Fe de ratas columna por José Javier Reyes
¿Alguien duda que Nicolás Maduro es un gobernante que llegó al poder en Venezuela de forma accidental cuando no fraudulenta y que se ha mantenido ahí utilizando las estratagemas más obvias de un dictador populachero, incluida la represión militar? En el mismo sentido. ¿no es evidente que Juan Guaidó no puede ser “presidente encargado” por su sola voluntad o la de la Asamblea Nacional, si no existe esa figura legal y sin mediar un proceso legal democrático? ¿No resulta conmovedor que después de que el presidente norteamericano Donald Trump reconociera en unos de sus demoledores tuits a Guaidó como presidente legítimo, un grupo de naciones afines a la política de Washington se aprestara a reconocerlo también? ¿A alguien sorprendió que la Federación Rusa y China Popular apoyaran de manera refleja, incondicional y acrítica a Maduro? ¿Por qué el gobierno mexicano de Andrés Manuel López Obrador desempolvó la Doctrina Estrada de respeto a la autodeterminación de los pueblos en un momento en que una condena clara y enérgica al gobierno de Maduro y un llamado a la vuelta a la democracia era la única posición aceptable?
Lo de la Doctrina Estrada no debió sorprender a nadie. Después de proclamar los precios de garantía para los productos agrícolas mexicanos y el anuncio de que inició la construcción de la refinería de Dos Bocas, Veracruz, el rescatar del arcón de la Historia a un pilar de la política exterior mexicana de los años post revolucionarios y aplicarlo más bien como la Ley Pilatos, que pretende librarlos de toda responsabilidad de pronunciarse sobre una tragedia humanitaria que ya se vive en la Venezuela “bolivariana”.
Seamos claros: la Doctrina Estrada se refiere únicamente al reconocimiento de un gobierno extranjero por parte del gobierno mexicano. Se gestó en los años de la lucha de facciones de la Revolución Mexicana, cuando el reconocimiento de alguno de los bandos en pugna por parte del gobierno norteamericano podía significar el acceso a recursos económicos estratégicos.
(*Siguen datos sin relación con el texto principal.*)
File: src/rtl/mux_column_scheduler.sv
// Round-robin scheduler that time-multiplexes one physical macro column among
// NUM_COLS virtual columns. Optional LEARN phase enabled by MUX_SCHED_LEARN_EN.
module mux_column_scheduler #(
  parameter int NUM_COLS    = 4,
  parameter int GAMMA_LEN   = 8,
  parameter int GRST_CYCLES = 2,
`ifdef MUX_SCHED_LEARN_EN
  parameter int LEARN_CYCLES = 2,
`endif
  parameter int IDX_W       = $clog2(NUM_COLS),
  parameter int STEP_W      = $clog2(GAMMA_LEN)
) (
  input  logic                i_clk,
  input  logic                i_rst_n,
  input  logic                i_en,
  input  logic [NUM_COLS-1:0] i_req,
  output logic [NUM_COLS-1:0] o_grant,
  output logic [IDX_W-1:0]    o_grant_idx,
  output logic                o_col_load,
  output logic                o_start_count,
  output logic [STEP_W-1:0]   o_step,
  output logic                o_grst,
  output logic                o_done,
`ifdef MUX_SCHED_LEARN_EN
  output logic                o_learn_en,
`endif
  output logic                o_busy
);

  localparam int GC_W = (GRST_CYCLES > 1) ? $clog2(GRST_CYCLES) : 1;
`ifdef MUX_SCHED_LEARN_EN
  localparam int LC_W = (LEARN_CYCLES > 1) ? $clog2(LEARN_CYCLES) : 1;
`endif

  typedef enum logic [2:0] {
    S_IDLE,
    S_LOAD,
    S_RUN,
`ifdef MUX_SCHED_LEARN_EN
    S_LEARN,
`endif
    S_GRST
  } state_t;

  state_t                r_state;
  logic [NUM_COLS-1:0]   r_grant;
  logic [IDX_W-1:0]      r_grant_idx;
  logic [IDX_W-1:0]      r_ptr;
  logic                  r_col_load;
  logic                  r_start_count;
  logic [STEP_W-1:0]     r_step;
  logic                  r_grst;
  logic                  r_done;
  logic                  r_busy;
  logic [GC_W-1:0]       r_gcnt;
`ifdef MUX_SCHED_LEARN_EN
  logic                  r_learn_en;
  logic [LC_W-1:0]       r_lcnt;
`endif

  logic                  w_any;
  logic [IDX_W-1:0]      w_win;
  int                    w_j;

  // First requester strictly after the pointer, wrapping around.
  always_comb begin
    w_any = 1'b0;
    w_win = '0;
    w_j   = 0;
    for (int k = 0; k < NUM_COLS; k++) begin
      w_j = int'(r_ptr) + k + 1;
      if (w_j >= NUM_COLS) w_j = w_j - NUM_COLS;
      if (!w_any && i_req[w_j[IDX_W-1:0]]) begin
        w_any = 1'b1;
        w_win = w_j[IDX_W-1:0];
      end
    end
  end

  always_ff @(posedge i_clk or negedge i_rst_n) begin
    if (!i_rst_n) begin
      r_state       <= S_IDLE;
      r_grant       <= '0;
      r_grant_idx   <= '0;
      r_ptr         <= IDX_W'(NUM_COLS - 1);
      r_col_load    <= 1'b0;
      r_start_count <= 1'b0;
      r_step        <= '0;
      r_grst        <= 1'b0;
      r_done        <= 1'b0;
      r_busy        <= 1'b0;
      r_gcnt        <= '0;
`ifdef MUX_SCHED_LEARN_EN
      r_learn_en    <= 1'b0;
      r_lcnt        <= '0;
`endif
    end else begin
      case (r_state)
        S_IDLE: begin
          if (i_en && w_any) begin
            r_state     <= S_LOAD;
            r_grant     <= NUM_COLS'(1) << w_win;
            r_grant_idx <= w_win;
            r_ptr       <= w_win;
            r_col_load  <= 1'b1;
            r_busy      <= 1'b1;
          end
        end
        S_LOAD: begin
          r_state       <= S_RUN;
          r_col_load    <= 1'b0;
          r_start_count <= 1'b1;
          r_step        <= '0;
        end
        S_RUN: begin
          if (r_step == STEP_W'(GAMMA_LEN - 1)) begin
            r_step        <= '0;
            r_start_count <= 1'b0;
`ifdef MUX_SCHED_LEARN_EN
            r_state       <= S_LEARN;
            r_learn_en    <= 1'b1;
            r_lcnt        <= '0;
`else
            r_state       <= S_GRST;
            r_grst        <= 1'b1;
            r_gcnt        <= '0;
            r_done        <= (GRST_CYCLES == 1);
`endif
          end else begin
            r_step <= r_step + 1'b1;
          end
        end
`ifdef MUX_SCHED_LEARN_EN
        S_LEARN: begin
          if (r_lcnt == LC_W'(LEARN_CYCLES - 1)) begin
            r_state    <= S_GRST;
            r_learn_en <= 1'b0;
            r_grst     <= 1'b1;
            r_gcnt     <= '0;
            r_done     <= (GRST_CYCLES == 1);
          end else begin
            r_lcnt <= r_lcnt + 1'b1;
          end
        end
`endif
        S_GRST: begin
          if (r_gcnt == GC_W'(GRST_CYCLES - 1)) begin
            r_state     <= S_IDLE;
            r_grst      <= 1'b0;
            r_done      <= 1'b0;
            r_grant     <= '0;
            r_grant_idx <= '0;
            r_busy      <= 1'b0;
          end else begin
            r_gcnt <= r_gcnt + 1'b1;
            // done lands on the final grst cycle, while grant is still held
            r_done <= (int'(r_gcnt) == GRST_CYCLES - 2);
          end
        end
        default: r_state <= S_IDLE;
      endcase
    end
  end

  assign o_grant       = r_grant;
  assign o_grant_idx   = r_grant_idx;
  assign o_col_load    = r_col_load;
  assign o_start_count = r_start_count;
  assign o_step        = r_step;
  assign o_grst        = r_grst;
  assign o_done        = r_done;
  assign o_busy        = r_busy;
`ifdef MUX_SCHED_LEARN_EN
  assign o_learn_en    = r_learn_en;
`endif

endmodule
Se perfeccionó cuando la paranoia estadounidense los llevó a convocar a las naciones de Latinoamérica para bloquear a Cuba: en ese entorno de agresión, México supo mantenerse neutral (con gran dignidad) ante el dueño de las Américas.
El siglo XXI enfrentó este principio con la defensa de los Derechos Humanos. Mantenerse respetuoso de la autodeterminación de un país no representa hacer el Tancredo cuando se violan flagrantemente derechos humanos. Y lo anterior no significa apoyar a grupos opositores en otro país.
Reconocer al gobierno de Maduro o al de Guaidó es una función que no le corresponde a México. Pero la situación en Venezuela no permite permanecer indiferente ante lo que se vive en la nación sudamericana. Quién es el presidente de Venezuela, es un hecho que sólo los venezolanos deben dirimir. Señalar las violaciones a los derechos humanos en ese país es tan necesario como señalarlas al norte del río Bravo.
Que un “presidente legítimo” no quiera reconocer a otro es comprensible. Nadie reconoció a López Obrador cuando se autoproclamó. Que el gobierno mexicano no haya caído en la trampa de desconocer a Maduro es loable. Que esto implique hacer la vista gorda ante la situación en Venezuela es inadmisible.